A Supercontinuum Laser Strategy
"Conventional lasers emit a very narrow spectrum of light or light of a single color," Lao explained. A supercontinuum laser, on the other hand, emits a broadband beam of white light, containing all the colors of the rainbow, from violet to near infrared. "Like a conventional laser," she said, "a supercontinuum laser is spatially coherent, meaning it stays narrow over a very long distance, and can be focused or expanded with traditional lenses."
Lao is combining a supercontinuum laser with an instrument known as a spatial light modulator, which is essentially "a fancy light switch that can control how much light gets through or reflected," she said. By separating out the spectrum from the supercontinuum laser and running each component color through a spatial light modulator, Lao and her team can finely tune the output to match the spectrum of the sun in near-Earth space—and potentially anywhere else (e.g., outside Earth's atmosphere, Mars, outer planets, or underwater).
"So far, we have set up the supercontinuum solar simulator with all its optical components and have been able to tune the spectrum with one of the spatial light modulators," Lao said. "We have also been developing an auto-tuning routine and algorithm." The lab maintains an extensive inventory of photovoltaic cells provided by industry partners.
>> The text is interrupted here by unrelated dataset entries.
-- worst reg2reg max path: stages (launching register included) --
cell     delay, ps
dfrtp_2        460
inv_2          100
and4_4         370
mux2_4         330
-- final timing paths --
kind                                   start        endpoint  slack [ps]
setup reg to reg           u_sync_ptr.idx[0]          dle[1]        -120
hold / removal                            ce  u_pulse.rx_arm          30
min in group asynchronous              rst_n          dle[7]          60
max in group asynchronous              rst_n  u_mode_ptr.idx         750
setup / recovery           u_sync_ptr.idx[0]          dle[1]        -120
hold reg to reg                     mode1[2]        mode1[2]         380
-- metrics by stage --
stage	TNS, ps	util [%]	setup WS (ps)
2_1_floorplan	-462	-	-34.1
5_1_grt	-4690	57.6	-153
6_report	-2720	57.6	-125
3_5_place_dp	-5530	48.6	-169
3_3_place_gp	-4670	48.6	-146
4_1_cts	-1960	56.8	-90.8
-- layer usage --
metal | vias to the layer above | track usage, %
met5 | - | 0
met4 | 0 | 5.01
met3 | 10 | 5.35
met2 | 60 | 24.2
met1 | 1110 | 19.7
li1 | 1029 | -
The next step will be to use the apparatus to measure the efficiency of these cells and compare them with measurements obtained using traditional balloon calibrated standards, radiometrically tuned methods, and AeroCube measurements.
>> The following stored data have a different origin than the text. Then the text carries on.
$ cat src/rtl/autobaud_sync.sv
module autobaud_sync #(
  parameter int CNT_W   = 20,
  parameter int MIN_DIV = 4
) (
  input  logic             clk,
  input  logic             rst_n,
  input  logic             arm,
  input  logic             rxd,
  output logic [CNT_W-1:0] divisor,
  output logic             lock,
  output logic             err
);
  localparam int CW = CNT_W + 4;
  localparam logic [CNT_W-1:0] CNT_MAX = '1;
  localparam logic [CNT_W-1:0] CNT_MIN = CNT_W'(MIN_DIV);

  typedef enum logic [2:0] {S_OFF, S_WAIT, S_LOW1, S_HIGH, S_LOW2, S_HOLD} st_t;
  st_t st;

  logic rx_s1, rx_s2, rx_d;
  logic [CNT_W-1:0] cnt, run1;

  wire fall = rx_d & ~rx_s2;
  wire rise = ~rx_d & rx_s2;

  wire [CW-1:0] l1w = CW'(run1);
  wire [CW-1:0] cw  = CW'(cnt);
  wire [CW-1:0] c2  = cw << 1;
  wire h_ok  = (c2 >= (l1w << 3) + l1w) && (c2 <= (l1w << 4) - l1w);
  wire l2_ok = (c2 >= (l1w << 1) + l1w) && (c2 <= (l1w << 2) + l1w);
  wire tmo   = (cnt == CNT_MAX);

  always_ff @(posedge clk or negedge rst_n) begin
    if (!rst_n) begin
      rx_s1   <= 1'b1;
      rx_s2   <= 1'b1;
      rx_d    <= 1'b1;
      st      <= S_OFF;
      cnt     <= '0;
      run1    <= '0;
      divisor <= '0;
      lock    <= 1'b0;
      err     <= 1'b0;
    end else begin
      rx_s1 <= rxd;
      rx_s2 <= rx_s1;
      rx_d  <= rx_s2;
      lock  <= 1'b0;
      if (!tmo) cnt <= cnt + 1'b1;
      case (st)
        S_OFF: if (arm) begin
          divisor <= '0;
          err     <= 1'b0;
          st      <= S_WAIT;
        end
        S_WAIT: begin
          if (!arm) st <= S_OFF;
          else if (fall) begin
            cnt <= CNT_W'(1);
            st  <= S_LOW1;
          end
        end
        S_LOW1: begin
          if (!arm) st <= S_OFF;
          else if (rise) begin
            if (cnt < CNT_MIN) begin
              err <= 1'b1;
              st  <= S_HOLD;
            end else begin
              run1 <= cnt;
              cnt  <= CNT_W'(1);
              st   <= S_HIGH;
            end
          end else if (tmo) begin
            err <= 1'b1;
            st  <= S_HOLD;
          end
        end
        S_HIGH: begin
          if (!arm) st <= S_OFF;
          else if (fall) begin
            if (h_ok) begin
              cnt <= CNT_W'(1);
              st  <= S_LOW2;
            end else begin
              err <= 1'b1;
              st  <= S_HOLD;
            end
          end else if (tmo) begin
            err <= 1'b1;
            st  <= S_HOLD;
          end
        end
        S_LOW2: begin
          if (!arm) st <= S_OFF;
          else if (rise) begin
            if (l2_ok) begin
              divisor <= run1;
              lock    <= 1'b1;
            end else begin
              err <= 1'b1;
            end
            st <= S_HOLD;
          end else if (tmo) begin
            err <= 1'b1;
            st  <= S_HOLD;
          end
        end
        S_HOLD: if (!arm) st <= S_OFF;
        default: st <= S_OFF;
      endcase
    end
  end
endmodule

$ cat config.mk
export PLATFORM = sky130hd
export DESIGN_NAME = autobaud_sync
export DESIGN_NICKNAME = d
export VERILOG_FILES = /design/src/rtl/autobaud_sync.sv
export SDC_FILE = /design/constraint.sdc
export NUM_CORES = 1
export LEC_CHECK = 0
export ABC_CLOCK_PERIOD_IN_PS = 11940
export CAP_MARGIN = 20
export CELL_PAD_IN_SITES_DETAIL_PLACEMENT = 0
export CELL_PAD_IN_SITES_GLOBAL_PLACEMENT = 1
export CORE_ASPECT_RATIO = 1.5
export CORE_MARGIN = 1
export CORE_UTILIZATION = 55
export DETAILED_ROUTE_END_ITERATION = 8
export DONT_BUFFER_PORTS = 1
export PLACE_DENSITY = 0.95
export SLEW_MARGIN = 20
export SYNTH_ARGS = -nofsm -noshare
export SYNTH_HDL_FRONTEND = slang
export SYNTH_SLANG_ARGS = --single-unit
$ cat constraint.sdc
create_clock -name clk -period 11.94 [get_ports clk]
set_input_delay 0.597 -clock clk [delete_from_list [all_inputs] [get_ports clk]]
set_output_delay 0.597 -clock clk [all_outputs]
set_load 0.03 [all_outputs]
-- Yosys cells after proc, flatten, opt, wreduce, memory -nomap -nowiden
Index checks and enable logic that the tools add are counted.
- register bits: 68
- input port bits: 4
- output and inout port bits: 22
- word-level logic and storage cells: 95
- add/subtract/negate cells: 5
- $lt $le $gt $ge: 5
- eq/ne operators: 17
- multiplexer cells: 45
- bitwise gates (word level): 5
- reductions and logical operators: 9
- operator list (kind ; number):
    2-to-1 mux 20 bit ; 13
    case mux 20 bit (3 select lines) ; 1
    case mux 20 bit (2 select lines) ; 1
    2-to-1 mux 3 bit ; 12
    adder 23 x 20 -> 24 bit ; 1
    >= comparator 21 x 24 -> 1 bit ; 1
    <= comparator 21 x 24 -> 1 bit ; 1
    subtractor 24 x 20 -> 24 bit ; 1
    adder 22 x 20 -> 23 bit ; 1
    <= comparator 21 x 23 -> 1 bit ; 1
    adder 21 x 20 -> 22 bit ; 1
    >= comparator 21 x 22 -> 1 bit ; 1
    adder 20 x 1 -> 20 bit (second input constant) ; 1
    equality test 20 bit (second input constant) ; 1
    < comparator 20 x 3 -> 1 bit (second input constant) ; 1
    case mux 3 bit (6 select lines) ; 1
    2-to-1 mux 1 bit ; 16
    inequality test 2 bit (second input constant) ; 7
    inequality test 3 bit (second input constant) ; 4
    AND reduction 8 bit ; 1
    equality test 3 x 2 -> 1 bit (second input constant) ; 2
    equality test 3 bit (second input constant) ; 2
    AND reduction 5 bit ; 1
    case mux 1 bit (4 select lines) ; 1
    9 further kinds ; 13

-- Longest topological paths before layout
Gate-level depths: netlist of the first run.
- depth in word-level cells: 7
- gate-level depth with buffers: 23

-- Least setup slack after synthesis of the first run
Ideal clock, no wire load.
- kind: flip-flop to flip-flop
- from: register run1[1]
- to: register err
- setup time: 0.128 ns
- arrival time: 4.218 ns
- setup slack: 7.594 ns
- stages on the path, launching flop included: 21
- period minus slack after synthesis: 4.346 ns
- cells stage by stage: dfrtp_1 inv_1 ha_1 a31o_2 a21oi_2 o221ai_1 a31oi_1 nand2b_1 a21o_1 a21oi_1 xnor2_1 ha_1 nand3_1 o21bai_1 a32oi_1 o311ai_0 nor4b_1 nand4_1 o211ai_2 o311ai_2 mux2_1
- cells in the longest elaborated chain, start to end: 5
- elaborated cells on any way between the ends: 13
- classes of those cells: add/sub (4); order compare (4); eq/ne (2); reduce/logical (3)
- RTL lines (element ; RTL line ; text):
    from (decl) ; 21 ; logic [CNT_W-1:0] cnt, run1;
    from (signal assigned) ; 70 ; run1 <= cnt;
    subtractor 24 x 20 -> 24 bit (tied with other cells) ; 29 ; wire h_ok = (c2 >= (l1w << 3) + l1w) && (c2 <= (l1w << 4) - l1w);
    <= comparator 21 x 24 -> 1 bit (tied with other cells) ; 29 ;
    logical AND 1 bit (on tied branches) ; 29, 30 ;
    inequality test 3 bit (no line) ; n/a ;
    AND reduction 8 bit (no line) * ; n/a ;
    to (signal assigned) ; 43 ; err <= 1'b0;
    to (signal assigned) ; 53 ; err <= 1'b0;
    to (signal assigned) ; 67 ; err <= 1'b1;
    to (decl) ; 11 ; output logic err
Mark *: on every way between the ends. The rest lies on a longest branch, timed or not.
A chain may end at the register's enable or synchronous reset.

-- Final worst setup path of the first run
- from: register run1[1]
- to: register cnt[18]
- cells in the longest elaborated chain, start to end: 7
- elaborated cells on any way between the ends: 9
- classes of those cells: add/sub (2); order compare (2); mux (4); reduce/logical (1)
- RTL lines (element ; RTL line ; text):
    subtractor 24 x 20 -> 24 bit or adder 23 x 20 -> 24 bit (tied branches) ; 29 ;
    <= comparator 21 x 24 -> 1 bit or >= comparator 21 x 24 -> 1 bit (tied branches) ; 29 ;
    logical AND 1 bit * ; 29 ;
    2-to-1 mux 20 bit * ; 82 ; if (h_ok) begin
    2-to-1 mux 20 bit * ; 81 ; else if (fall) begin
    2-to-1 mux 20 bit * ; 80 ; if (!arm) st <= S_OFF;
    case mux 20 bit (3 select lines) * ; 50 ; case (st)
    to (signal assigned) ; 49 ; if (!tmo) cnt <= cnt + 1'b1;
    to (decl) ; 21 ;
Marks and branches as above.

==> flow_metrics.py, run 1 <==
metrics = {
    "worst_setup_path": {
        "path_delay_family": "compound AO/OA/AOI/OAI gates",
        "critPathSlowestCell": "dfrtp_1",
        "path_cells": "inv_1 -> ha_1 -> a31o_2 -> a21oi_2 -> o221ai_1 -> a31oi_1 -> nand2b_1 -> a21o_1 -> a21oi_1 -> xnor2_1 -> ha_1 -> nand3_1 -> nor4b_1 -> a22oi_1 -> o311ai_0 -> nor4b_1 -> nand4_1 -> o2111ai_2 -> a21oi_4 -> nor3_1",
        "start_kind": "register",
        "cpPeakStageDelay_ns": 0.65,
        "crit_arrival_ns": 5.99,
        "crit_type": "reg2reg",
        "cp-end-kind": "register",
        "path_max_fanout": 19,
        "required_ns": 12.13,
        "worst-path-buf-inv": 1,
    },
    "cells_and_area": {
        "fin_nets": 1157,
        "area_growth_pct": 6.295,
        "insertedDiodeCount": 0,
        "final_core_util_pct": 60.15,
        "final_cells": 1198,
        "drive_gt1_share_pct": 7.007,
        "final_area_um2": 9106,
    },
    "global_routing": {
        "antenna_found_initial": 0,
        "grt_overflow": 0,
        "grt_pass1_vias": 7961,
        "grt_pass1_wl_um": 39800,
        "grt_start_max_net_pins": 66,
        "track_usage_pct": 31.62,
    },
    "synthesis": {
        "synth_edf_count": 0,
        "ys_ff_latch": 68,
        "syn_area_per_cell_um2": 8.584,
        "synth_top_flop_cell": "dfrtp_1",
        "synth_area_um2": 8567,
        "syn_inst": 998,
        "netlist-cell-type-count": 81,
        "async_reset_ff_share_pct": 100.0,
        "synth_fp_nets": 1161,
        "synth-warning-count": 0,
        "yosysSeqAreaShare_pct": 19.91,
    },
    "route": {
        "drt_first_iter_violations": 370,
        "ant_nets": 0,
        "post-route-drc-count": 0,
        "wl_per_cell_um": 20.68,
        "vias_per_cell": 6.545,
        "vias": 7841,
        "routed_wirelength_um": 24770,
        "drtPass1Iterations": 5,
    },
    "place": {
        "post-dp-hpwl_um": 18800,
        "place_area_um2": 8728,
        "dp_cells": 1181,
        "pre_cts_slack_ns": 6.178,
        "place_congestion": 0.9190,
        "port_buffers": 0,
    },
    "cts": {
        "postCtsSetupRepairBufs": 0,
        "clockBufferDepth": 2,
        "numClockSinks": 68,
        "numCtsBuffers": 9,
        "root_buffer": "clkbuf_16",
        "clk_pin_slew_ns": 0.06,
        "cts_tree": "yes",
        "h-tree-depth": 3,
        "clock_latency_ns": 0.34,
    },
    "power": {
        "p_sw_share_pct": 46.81,
        "p_switching_mw": 0.8411,
        "irDropWorstVdd_mv": 0.1584,
        "power_frac_comb_pct": 61.8,
        "p_int_mw": 0.9555,
        "p_clk_share_pct": 17.6,
        "p_leak_nw": 4.239,
        "p_per_area_nw_per_um2": 197.3,
        "seq_power_share_pct": 20.6,
    },
    "timing": {
        "fmax_mhz": 172.5,
        "maxSlewHeadroom_pct": 33.11,
        "skew_ns": 0.008627,
        "tightest_slew_ns": 1.001,
        "drv_slew": 0,
        "rsz0062_at_grt": "no",
        "setup_violations": 0,
        "finalCriticalPeriod_ns": 5.799,
        "min_period_over_period_pct": 48.56,
        "fin_ws_ns": 6.141,
        "fin_tns_setup_ns": 0,
        "hold_violations": 0,
    },
    "floorplan": {
        "die_area_um2": 16090,
        "core_area_um2": 15140,
        "die_y_um": 154.9,
        "start_util_pct": 56.59,
        "die_x_um": 103.9,
        "io_pins": 26,
        "num_rows": 55,
    },
    "worst_hold_path": {
        "hold_path_class": "in2async",
    },
    "status": {
        "run_status": "complete, no violations",
    },
    "flow_run": {
        "cap_viol_max_count": 0,
    },
}
[synth_stat cells, drive strengths merged (17+ instances only)]
cell      n  area (um2)
a211oi   19       147.6
a21o     34       255.2
a21oi    85       440.4
a22o     21       183.9
dfrtp    65        1627
ha      155        1939
inv      55       206.4
mux2     18       202.7
nand2    46       172.7
nand2b   20       125.1
nand3    29       145.1
nand4    23       143.9
nor2     82       332.8
nor3     25       125.1
o21a     17       127.6
o21ai    71       355.3
xnor2    38       332.8
xor2     38       332.8
[layout by cell type (no fill, tap or decap), drive strengths merged, types with 7 or more instances in the layout]
cell type  instances
ha               155
nand2b            20
nor4               8
xnor2             38
mux2              18
a22o              21
a211oi            19
and3               7
nand4             23
o21a              17
o21ai             71
a21oi             85
clkbuf            10
nor2              82
o211ai             8
nor3              25
o21bai            12
inv               55
nor2b             12
xor2              38
nand3             29
dfrtp             65
a21o              34
a31o               7
nand2             46
[metal layers]
metal / track usage, % / up-vias / share of wire, %
met2: 59.84 / 205 / 53
li1: - / 3746 / -
met5: 0 / - / 0
met4: 19.59 / 0 / 5.8
met3: 3.854 / 80 / 3.9
met1: 33.01 / 3810 / 38
[logic make-up after synthesis]
group	count (synthesis)	synth area share, %
multiplexers	20	2.600
buffers and inverters	72	3.520
AO/OA/AOI/OAI	327	25.87
adder cells (fa/ha/maj)	159	23.57
flip-flops	68	19.91
AND/OR/NAND/NOR	276	16.77
XOR/XNOR	76	7.770
[repair_timing]
action | in CTS | in global routing
endpoints found under the setup margin | 0 | 0
resized for setup | 0 | 0
hold buffers | 1 | 0
hold endpoints to repair | 65 | 0
[layout make-up]
cell class | instances | area, um2
Clock buffer | 10 | 239.0
Clock inverter | 6 | 111.4
Fill cell | 1374 | 6033
Inverter | 55 | 206.4
Multi-Input combinational cell | 858 | 6560
Sequential cell | 68 | 1705
Tap cell | 199 | 249.0
Timing Repair Buffer | 2 | 35.03
[sequential cells by signal, indices dropped and copies added (netlist names)]
| name | cells |
|---|---|
| lock | 1 |
| st | 3 |
| cnt | 20 |
| rx_s1 | 1 |
| err | 1 |
| rx_d | 1 |
| run1 | 20 |
| rx_s2 | 1 |
| divisor | 20 |
[power groups by stage]
stage	clock, mW	combinational [mW]	sequential [mW]
after global placement	0	1.07	0.371
final	0.316	1.11	0.370
after global routing	0.324	1.25	0.376
after detailed placement	0	1.09	0.372
after floorplan	0	0.856	0.316
after CTS	0.316	1.10	0.368
[through the flow]
step	hold WS [ns]	power, mW
5_1_grt	0.08821	1.946
6_report	0.09027	1.797
2_1_floorplan	0.3014	1.172
3_5_place_dp	0.3022	1.461
3_3_place_gp	0.3026	1.444
4_1_cts	0.09029	1.789
[path summary, 6_finish.rpt]
check	startpoint	end	slack [ns]	cells past startpoint
max in group asynchronous	rst_n	st[2]	11.53	1
hold / removal	rst_n	rx_s1	0.09	0
min in group clk	rxd	rx_s1	0.24	0
setup / recovery	run1[1]	cnt[18]	6.14	20
setup reg to reg	run1[1]	cnt[18]	6.14	20
hold reg to reg	rx_s1	rx_s2	0.36	0
(Power assumes the default switching activity.)
==> run 2, diff against run 1 <==
- ABC_CLOCK_PERIOD_IN_PS: 11940 -> 4800
- CORE_UTILIZATION: 55 -> 46
- PLACE_DENSITY: 0.95 -> 0.88
- clock period: 11.94 -> 4.8 ns (I/O delays scaled with it)
==> run 2 against run 1 <==
Non-clock buffer count grew 94. Sequential share of layout area decreased by 1.8 points. Largest power group unchanged. Highest routed layer unchanged. Worst hold slack lost 0.030 ns.
==> flow_metrics.py, run 2 (synthesis results as in run 1) <==
metrics = {
    "status": {
        "run_status": "complete, no violations",
    },
    "worst_setup_path": {
        "r2r_setup_slack_ns": 0.13,
        "path_max_fanout": 5,
        "crit_arrival_ns": 4.88,
        "rr_endpoint": "err",
        "r2r_start": "run1[2]",
        "ff2ff_path_depth": 20,
        "cp-endpoint": "err",
        "cp-end-kind": "register",
        "required_ns": 5.01,
        "start_kind": "register",
        "cp-startpoint": "run1[2]",
        "crit_type": "reg2reg",
    },
    "global_routing": {
        "grt_overflow": 0,
        "grt_start_max_net_pins": 69,
        "track_usage_pct": 28.42,
        "grt_pass1_wl_um": 41910,
        "antenna_found_initial": 0,
        "grt_pass1_vias": 8264,
    },
    "flow_run": {
        "cap_viol_max_count": 0,
    },
    "power": {
        "p_leak_nw": 4.734,
        "p_per_area_nw_per_um2": 482.9,
        "total_power_mw": 4.904,
        "irDropWorstVdd_mv": 0.3689,
    },
    "floorplan": {
        "die_y_um": 169.1,
        "core_area_um2": 18090,
        "io_pins": 26,
        "start_util_pct": 47.35,
        "num_rows": 60,
        "die_area_um2": 19180,
        "die_x_um": 113.4,
    },
    "route": {
        "routed_wirelength_um": 26600,
        "post-route-drc-count": 0,
        "ant_nets": 0,
        "drt_first_iter_violations": 400,
        "wl_per_cell_um": 19.85,
        "vias": 8150,
        "drtPass1Iterations": 5,
        "vias_per_cell": 6.082,
    },
    "cells_and_area": {
        "top_regs": "cnt (20), divisor (20), run1 (20)",
        "multi_input_area_um2": 6820,
        "seqCellArea_um2": 1715,
        "fin_nets": 1251,
        "final_common_cell": "ha_1",
        "final_cell_mix": "149 x ha_1, 86 x buf_4, 74 x a21oi_1",
        "nFillCells": 1640,
        "drive_gt1_share_pct": 19.78,
        "area_growth_pct": 18.53,
        "insertedDiodeCount": 0,
        "final_cells": 1340,
    },
    "place": {
        "post-dp-hpwl_um": 20840,
        "place_congestion": 0.9308,
        "dp_cells": 1316,
        "port_buffers": 0,
    },
    "worst_hold_path": {
        "min-delay-start": "arm",
        "hold_path_class": "in2reg",
    },
    "timing": {
        "finalCriticalPeriod_ns": 4.668,
        "fmax_mhz": 214.2,
        "drv_slew": 0,
        "maxSlewHeadroom_pct": 51.96,
        "hold_violations": 0,
        "tightest_slew_ns": 0.7140,
        "min_period_over_period_pct": 97.24,
        "skew_ns": 0.008408,
        "setup_violations": 0,
    },
    "cts": {
        "cts_tree": "yes",
        "root_buffer": "clkbuf_16",
        "numClockSinks": 68,
        "clk_pin_slew_ns": 0.06,
        "clock_latency_ns": 0.34,
        "h-tree-depth": 3,
        "numCtsBuffers": 9,
        "clockBufferDepth": 2,
    },
}
==> run 2: worst min path at each step <==
| stage | end | slack (ns) | cells past startpoint |
|---|---|---|---|
| finish | st[2] | 0.06 | 1 |
| global placement | divisor[5] | -0.05 | 0 |
| CTS | st[2] | 0.06 | 1 |
| detailed placement | run1[5] | -0.05 | 0 |
| floorplan | cnt[0] | -0.06 | 0 |
| global route | st[2] | 0.05 | 1 |
==> run 2: report_power, final <==
| group | switching (mW) | internal [mW] |
|---|---|---|
| Combinational | 1.81 | 1.55 |
| Sequential | 0.220 | 0.643 |
| Clock | 0.266 | 0.416 |
| Total | 2.29 | 2.61 |
==> run 2: metal layers <==
layer	track usage [%]	vias up	part of all wire [%]
met3	2.571	84	3.1
met4	17.96	0	6.4
li1	-	3937	-
met5	0	-	0
met1	30.01	3909	38
met2	53.56	220	53
==> run 2: critical path, stage by stage, from the launching register on <==
cell      delay (ns)
dfrtp_2         0.45
buf_6           0.14
ha_1            0.29
nor2b_4         0.15
o31ai_4         0.25
o21ai_2         0.12
o31a_1          0.34
buf_6           0.13
o311a_4         0.36
nor2_4          0.08
xor2_1          0.07
ha_1            0.31
o21ai_1         0.08
o21ai_1         0.19
a41oi_1         0.07
or3_1           0.38
a21oi_2         0.11
o211a_1         0.24
o211ai_2        0.17
o311ai_2        0.27
mux2_1          0.34
==> run 2: what timing repair did <==
action / 4_1_cts / 5_1_grt
hold buffers: 3 / 0
setup endpoints to repair: 36 / 43
gates resized for setup: 9 / 73
pin swaps: 2 / 33
gates cloned: 0 / 0
setup buffers: 1 / 5
endpoints found under the hold margin: 69 / 0
==> run 2: through the flow <==
step	utilization, %	setup WS [ns]	hold slack [ns]	cell area, um2	setup TNS, ns
3_3_place_gp	52.29	-0.07424	-0.05448	9460	-0.9970
3_5_place_dp	52.29	-0.1319	-0.05469	9460	-3.057
2_1_floorplan	-	0.4540	-0.05559	8567	0
6_report	56.13	0.1325	0.06009	10150	0
4_1_cts	54.46	0.006921	0.05609	9853	0
5_1_grt	56.13	-0.05174	0.05399	10150	-0.7000
==> run 2: cell type report <==
| cell class | count | share of cell area (%) |
|---|---|---|
| flip-flops and latches | 68 | 16.89 |
| inverters | 55 | 2.070 |
| repair buffers | 96 | 7.861 |
| well taps | 248 | 3.056 |
| multi-input cells | 858 | 67.16 |
| clock inverters | 5 | 0.6037 |
| clock buffers | 10 | 2.353 |
==> run 3, diff against run 2 <==
--- a/config.mk
+++ b/config.mk
@@ -16,6 +16,8 @@
 export DONT_BUFFER_PORTS = 1
 export PLACE_DENSITY = 0.88
+export SETUP_SLACK_MARGIN = 0.4
 export SLEW_MARGIN = 20
 export SYNTH_ARGS = -nofsm -noshare
 export SYNTH_HDL_FRONTEND = slang
 export SYNTH_SLANG_ARGS = --single-unit
+export TNS_END_PERCENT = 1
==> constraint.sdc (replaced) <==
create_clock -name clk -period 4.8 [get_ports clk]
set_input_delay 0.24 -clock clk [delete_from_list [all_inputs] [get_ports clk]]
set_output_delay 0.24 -clock clk [all_outputs]
set_load 0.1 [all_outputs]
==> run 3 against run 2 <==
Combinational power hardly changed. Wire length is 0.63% higher. Final cell count is 0.30% higher. Via count is 0.58% higher. Clock-buffer cell count is 3 higher. Sequential share of layout area is 0.10 points lower. Largest power group unchanged. Die area stayed put. First-iteration DRC count is 30% higher.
The work draws upon a long history of specialized expertise in solar-cell technology. "We have a world-class space photovoltaic solar simulator, which has helped industry partners in measuring and developing their advanced multi-junction photovoltaics," Lao said. "We also have years of experience in measuring all the advanced photovoltaic cell technologies using different tuning techniques." The combination of the white-light laser and the advanced tuning program "will break new ground on designing and optimizing new solar cells and arrays to operate under special light-spectrum conditions," she said. Part of the goal is to enable the creation of specially optimized arrays that can generate more power using fewer cells. "This can be critical for missions that are constrained in weight, volume, and surface area," she said.
Lao presented the preliminary results of her experiments at the 2018 World Conference on Photovoltaic Energy Conversion and has established a collaborative relationship with researchers at the National Institute of Standards and Technology (NIST). Researchers within industry and academia have expressed keen interest.
"Our customers look to us for accurate measurements and evaluation of the industrial base for advanced space photovoltaics in order to make decisions regarding solar array selection, sizing, and cost for the next generation of satellites for the resilient space enterprise," she said. "A highly tunable solar simulator can help provide accurate solar cell performance and life prediction, which will determine spacecraft capabilities."